PCT publication No. WO 00/15198 assigned to Ranbaxy Laboratories relates to a pharmaceutical composition comprising a drug, a gas-generating component, a swelling agent, a viscolyzing agent, and optionally a gel-forming polymer. The gas generating agents used are carbonates or bicarbonates. The swelling agent is a superdisintegrant such as cross-linked polyvinylpyrrolidone, cross-linked carboxymethylcellulose and sodium starch glycolate. The viscolyzing agent is a carbohydrate gum that viscolyzes instantly. The system does not however contain a part of the drug in immediate release form and a part in controlled release form and does not provide a biphasic release pattern.

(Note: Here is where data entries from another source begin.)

$ cat src/rtl/sayac_mul_pkg.sv
// Shared types and constants for the SAYAC sequential Booth multiplier.
//   state_t : multiplier FSM states (IDLE, RUN, DONE)
//   ADD/SUB : Booth select codes keyed on {Q[0], q_1}
package sayac_mul_pkg;

    typedef enum logic [1:0] {
        IDLE = 2'd0,
        RUN  = 2'd1,
        DONE = 2'd2
    } state_t;

    localparam logic [1:0] ADD = 2'b01;
    localparam logic [1:0] SUB = 2'b10;

endpackage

PCT publication No. WO 01/10419 assigned to Ranbaxy Laboratories relates to a pharmaceutical composition comprising a drug, a sugar, a diluent and a gas generating agent, and PCT publication No. WO 01/10405 also assigned to Ranbaxy Laboratories relates to a pharmaceutical composition comprising a drug, inert oil, a sugar, a diluent and a gas-generating agent. These systems however are not capable of swelling to a desirable large size suitable for gastric retention, as they do not contain any swellable substance.
PCT publication No. WO 00/23045 assigned to Sanofi-Synthelabo discloses a pharmaceutical composition containing two or three layers and contains an active principle in association with an excipient modifying its release and a system capable of generating carbon dioxide in a swelling polymer hydrophilic matrix. Examples are provided where the active principle is in one layer containing swellable polymers as the excipient modifying its release and the second layer contains swellable polymer in association with a carbonate. The composition is in the form of bilayer or trilayer tablets. The system does not however contain a part of the drug in immediate release form and a part in controlled release form and does not provide a biphasic release pattern.

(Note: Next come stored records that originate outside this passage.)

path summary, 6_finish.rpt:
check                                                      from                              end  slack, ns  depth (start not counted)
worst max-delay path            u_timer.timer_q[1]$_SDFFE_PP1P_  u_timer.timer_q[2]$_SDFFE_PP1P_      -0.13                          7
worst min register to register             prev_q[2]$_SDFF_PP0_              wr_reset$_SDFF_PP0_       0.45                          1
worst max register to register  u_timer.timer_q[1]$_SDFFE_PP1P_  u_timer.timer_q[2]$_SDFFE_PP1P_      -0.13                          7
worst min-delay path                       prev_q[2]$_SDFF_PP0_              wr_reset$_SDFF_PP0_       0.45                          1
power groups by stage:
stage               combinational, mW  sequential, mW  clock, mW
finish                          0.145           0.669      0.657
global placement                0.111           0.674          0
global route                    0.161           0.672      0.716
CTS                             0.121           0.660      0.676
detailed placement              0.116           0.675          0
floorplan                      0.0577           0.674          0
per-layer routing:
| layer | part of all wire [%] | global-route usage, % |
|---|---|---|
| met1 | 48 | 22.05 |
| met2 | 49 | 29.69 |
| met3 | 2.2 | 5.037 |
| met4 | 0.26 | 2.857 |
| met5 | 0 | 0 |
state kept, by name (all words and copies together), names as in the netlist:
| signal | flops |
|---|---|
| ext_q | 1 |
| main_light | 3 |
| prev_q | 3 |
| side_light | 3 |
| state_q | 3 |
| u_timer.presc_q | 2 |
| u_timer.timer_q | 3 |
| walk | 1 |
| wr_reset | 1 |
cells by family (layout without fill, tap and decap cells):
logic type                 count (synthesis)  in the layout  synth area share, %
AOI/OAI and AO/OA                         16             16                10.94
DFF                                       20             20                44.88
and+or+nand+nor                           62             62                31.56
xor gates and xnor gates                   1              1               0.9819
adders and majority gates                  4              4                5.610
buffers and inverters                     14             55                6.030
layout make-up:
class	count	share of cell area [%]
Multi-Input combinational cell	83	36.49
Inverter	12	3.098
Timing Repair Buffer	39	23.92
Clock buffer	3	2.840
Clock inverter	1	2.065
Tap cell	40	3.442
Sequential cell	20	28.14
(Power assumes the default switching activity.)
[config.mk]
export PLATFORM = sky130hd
export DESIGN_NAME = mem_bus_ctrl
export DESIGN_NICKNAME = d
export VERILOG_FILES = /design/src/rtl/mem_bus_ctrl.sv
export SDC_FILE = /design/constraint.sdc
export NUM_CORES = 1
export LEC_CHECK = 0
export CORE_MARGIN = 3
export CORE_UTILIZATION = 42
export DETAILED_ROUTE_END_ITERATION = 7
export PLACE_DENSITY_LB_ADDON = 0.12
export SYNTH_ARGS = -nofsm -noshare
export SYNTH_HDL_FRONTEND = slang
export SYNTH_SLANG_ARGS = --single-unit
[constraint.sdc]
create_clock -name clk -period 11.3 [get_ports clk]
set_clock_uncertainty 0.15 [all_clocks]
set_input_delay 3.39 -clock clk [delete_from_list [all_inputs] [get_ports clk]]
set_output_delay 3.39 -clock clk [all_outputs]
set_load 0.05 [all_outputs]
[src/rtl/mem_bus_ctrl.sv]
// Two-master memory bus controller: round-robin arbitration, address decode into
// VGA/RAM windows and a req/ack device sequencer with timeout abort.
module mem_bus_ctrl #(
  parameter int unsigned word_width = 32,
  parameter int unsigned VGA_ADDR   = 224000,
  parameter int unsigned RAM_ADDR   = 1272576,
  parameter int unsigned TIMEOUT    = 255
) (
  input  logic                  clk,
  input  logic                  rst,
  input  logic                  m0_req,
  input  logic                  m0_we,
  input  logic [word_width-1:0] m0_addr,
  input  logic [word_width-1:0] m0_wdata,
  output logic                  m0_ack,
  output logic [word_width-1:0] m0_rdata,
  output logic                  m0_err,
  input  logic                  m1_req,
  input  logic                  m1_we,
  input  logic [word_width-1:0] m1_addr,
  input  logic [word_width-1:0] m1_wdata,
  output logic                  m1_ack,
  output logic [word_width-1:0] m1_rdata,
  output logic                  m1_err,
  output logic                  vga_req,
  output logic                  vga_we,
  output logic [word_width-1:0] vga_addr,
  output logic [word_width-1:0] vga_wdata,
  input  logic                  vga_ack,
  input  logic [word_width-1:0] vga_rdata,
  output logic                  ram_req,
  output logic                  ram_we,
  output logic [word_width-1:0] ram_addr,
  output logic [word_width-1:0] ram_wdata,
  input  logic                  ram_ack,
  input  logic [word_width-1:0] ram_rdata,
  output logic                  busy
);

  localparam int unsigned CW = (TIMEOUT < 2) ? 1 : $clog2(TIMEOUT);
  localparam logic [CW-1:0] CNT_LAST = CW'(TIMEOUT - 1);
  localparam logic [word_width-1:0] VGA_LIM = word_width'(VGA_ADDR);
  localparam logic [word_width-1:0] RAM_LIM = word_width'(RAM_ADDR);

  typedef enum logic [1:0] {IDLE, ISSUE, WAIT, RESP} state_t;
  typedef enum logic [1:0] {TGT_VGA, TGT_RAM, TGT_ERR} tgt_t;

  state_t                state;
  tgt_t                  tgt;
  logic                  gnt;
  logic                  last_grant;
  logic                  we_r;
  logic [word_width-1:0] off_r;
  logic [word_width-1:0] wdata_r;
  logic [CW-1:0]         cnt;

  logic                  sel;
  logic [word_width-1:0] sel_addr;
  tgt_t                  sel_tgt;
  logic [word_width-1:0] sel_off;
  logic                  dev_ack;
  logic [word_width-1:0] dev_rdata;
  logic                  timeout;
  logic                  resp_fire;
  logic                  resp_err;
  logic [word_width-1:0] resp_data;

  // On contention the master that was not granted last wins.
  always_comb begin
    sel      = (m0_req && m1_req) ? ~last_grant : m1_req;
    sel_addr = sel ? m1_addr : m0_addr;
    sel_tgt  = TGT_ERR;
    sel_off  = '0;
    if (sel_addr < VGA_LIM) begin
      sel_tgt = TGT_VGA;
      sel_off = sel_addr;
    end else if (sel_addr < RAM_LIM) begin
      sel_tgt = TGT_RAM;
      sel_off = sel_addr - VGA_LIM;
    end
  end

  // Only the granted device's ack counts, and only while waiting on it.
  always_comb begin
    dev_ack   = (tgt == TGT_RAM) ? ram_ack : ((tgt == TGT_VGA) ? vga_ack : 1'b0);
    dev_rdata = (tgt == TGT_RAM) ? ram_rdata : vga_rdata;
    timeout   = (cnt == CNT_LAST);
    resp_fire = ((state == ISSUE) && (tgt == TGT_ERR)) ||
                ((state == WAIT) && (dev_ack || timeout));
    resp_err  = !((state == WAIT) && dev_ack);
    resp_data = ((state == WAIT) && dev_ack && !we_r) ? dev_rdata : '0;
  end

  assign busy = (state != IDLE);

  always_ff @(posedge clk or posedge rst) begin
    if (rst) begin
      state      <= IDLE;
      tgt        <= TGT_ERR;
      gnt        <= 1'b0;
      last_grant <= 1'b1;
      we_r       <= 1'b0;
      off_r      <= '0;
      wdata_r    <= '0;
      cnt        <= '0;
      m0_ack     <= 1'b0;
      m0_err     <= 1'b0;
      m0_rdata   <= '0;
      m1_ack     <= 1'b0;
      m1_err     <= 1'b0;
      m1_rdata   <= '0;
      vga_req    <= 1'b0;
      vga_we     <= 1'b0;
      vga_addr   <= '0;
      vga_wdata  <= '0;
      ram_req    <= 1'b0;
      ram_we     <= 1'b0;
      ram_addr   <= '0;
      ram_wdata  <= '0;
    end else begin
      case (state)
        IDLE: begin
          if (m0_req || m1_req) begin
            gnt        <= sel;
            last_grant <= sel;
            tgt        <= sel_tgt;
            off_r      <= sel_off;
            we_r       <= sel ? m1_we : m0_we;
            wdata_r    <= sel ? m1_wdata : m0_wdata;
            state      <= ISSUE;
          end
        end
        ISSUE: begin
          cnt <= '0;
          if (tgt == TGT_ERR) begin
            state <= RESP;
          end else begin
            if (tgt == TGT_VGA) begin
              vga_req   <= 1'b1;
              vga_we    <= we_r;
              vga_addr  <= off_r;
              vga_wdata <= wdata_r;
            end else begin
              ram_req   <= 1'b1;
              ram_we    <= we_r;
              ram_addr  <= off_r;
              ram_wdata <= wdata_r;
            end
            state <= WAIT;
          end
        end
        WAIT: begin
          if (dev_ack || timeout) begin
            vga_req <= 1'b0;
            vga_we  <= 1'b0;
            ram_req <= 1'b0;
            ram_we  <= 1'b0;
            state   <= RESP;
          end else begin
            cnt <= cnt + 1'b1;
          end
        end
        RESP: begin
          m0_ack <= 1'b0;
          m0_err <= 1'b0;
          m1_ack <= 1'b0;
          m1_err <= 1'b0;
          state  <= IDLE;
        end
        default: state <= IDLE;
      endcase

      // Response is registered on the transition into RESP so ack/err/rdata line up.
      if (resp_fire) begin
        if (gnt) begin
          m1_ack   <= 1'b1;
          m1_err   <= resp_err;
          m1_rdata <= resp_data;
        end else begin
          m0_ack   <= 1'b1;
          m0_err   <= resp_err;
          m0_rdata <= resp_data;
        end
      end
    end
  end

endmodule

# Word-level counts from Yosys, hierarchy flattened
# Index checks and enable logic that the tools add are counted.
# classes
bitwise_logic	4
mux	43
addsub	2
n_reduce_logical	23
order_cmp	2
eq_ne	12
# ops
operator	count
32-bit 2-to-1 mux	6
32-bit by 18-bit less-than comparator with 1-bit output, second input constant	1
32-bit by 21-bit less-than comparator with 1-bit output, second input constant	1
32-bit by 18-bit subtractor with 32-bit output, second input constant	1
1-bit 2-to-1 mux	26
8-bit one-hot mux with 2 select lines	1
2-bit != test, second input constant	5
2-bit AND reduction	5
8-bit by 1-bit adder with 8-bit output, second input constant	1
8-bit equality test, second input constant	1
2-bit 2-to-1 mux	4
8-bit 2-to-1 mux	1
1-bit one-hot mux with 2 select lines	4
2-bit one-hot mux with 4 select lines	1
4-bit AND reduction	2
2-bit equality test, second input constant	3
3-bit AND reduction	2
1-bit logical AND	5
2-bit by 1-bit equality test with 1-bit output, second input constant	2
2-bit logical NOT	2
1-bit NOT	4
2-bit nonzero test	2
1-bit logical OR	3
1-bit logical NOT	2
2-bit by 1-bit != test with 1-bit output, second input constant	1
# totals
word_cells	108
out_inout_bits	201
reg_bits	279

# Depth between registers and ports, before layout
# Gate-level depths: netlist (run 1).
# logic_depth
word_depth	7
ltp_mapped	15
mapped_depth_nobuf	12

# Worst setup path after synthesis (run 1)
# OpenSTA, ideal clock, no wires.
# synth_path
kind	input to register
from	in m1_req
to	reg off_r[11]
setup_slack_ps	5163
required_time_ps	11029
arrival_time_ps	5866
stages	15
path_cell_list	a21boi_4 > buf_6 > buf_4 > buf_4 > nand2_1 > nand2_1 > ha_1 > o21ai_2 > a2111oi_4 > a21oi_2 > o21a_2 > o311ai_4 > buf_6 > a31oi_1 > a22o_1
# synth_between
elab_chain_len	6
# synth_lines
element	line	source
start, declared	18	input logic m1_req,
1-bit logical AND	70	sel = (m0_req && m1_req) ? ~last_grant : m1_req;
1-bit 2-to-1 mux	70	
32-bit 2-to-1 mux	71	sel_addr = sel ? m1_addr : m0_addr;
32-bit by 18-bit subtractor with 32-bit output / 32-bit by 21-bit less-than comparator with 1-bit output (equally long branches)	79, 77	
32-bit 2-to-1 mux	77	end else if (sel_addr < RAM_LIM) begin
32-bit 2-to-1 mux	74	if (sel_addr < VGA_LIM) begin
end signal, assigned	127	off_r <= sel_off;
end, declared	53	logic [word_width-1:0] off_r;
# Parallel ways exist; a longest one is shown, timed or not.
# A chain may end at the register's enable or synchronous reset.

# Worst setup path after layout (run 1)
# layout_path
from	in m0_req
to	reg off_r[9]
# layout_between
elab_chain_len	6
# layout_lines
element	line	source
start, declared	11	input logic m0_req,
1-bit logical AND	70	
1-bit 2-to-1 mux	70	
32-bit 2-to-1 mux	71	
32-bit by 18-bit subtractor with 32-bit output / 32-bit by 21-bit less-than comparator with 1-bit output (equally long branches)	79, 77	
32-bit 2-to-1 mux	77	
32-bit 2-to-1 mux	74	
# Parallel ways exist; a longest one is shown, timed or not.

PCT publication No. WO 01/10417 assigned to Galenix Development discloses and claims a pharmaceutical composition containing at least one phase comprising an active principle in association with one or many excipients and a second phase called non-active, consisting of at least one gas-generating system and at least one hydrophilic polymer or a porous mineral compound; and wherein the active phase comprises at least 80% active principle. The limitation of using not more than 20% of a release rate controlling excipient limits the flexibility that a formulator has for obtaining the desired rate of release while providing a higher level of assurance of reproducibility of the release profile from batch-to-batch. On the other hand when rate-controlling excipients are chosen judiciously such that they provide a highly reproducible release profile even when used in small amounts they may not be rapidly and highly swellable themselves. The system of WO 01/10417 uses the non-active phase to achieve floatation, which is achieved by a low density resulting from entrapment of carbon dioxide in the non-active phase matrix.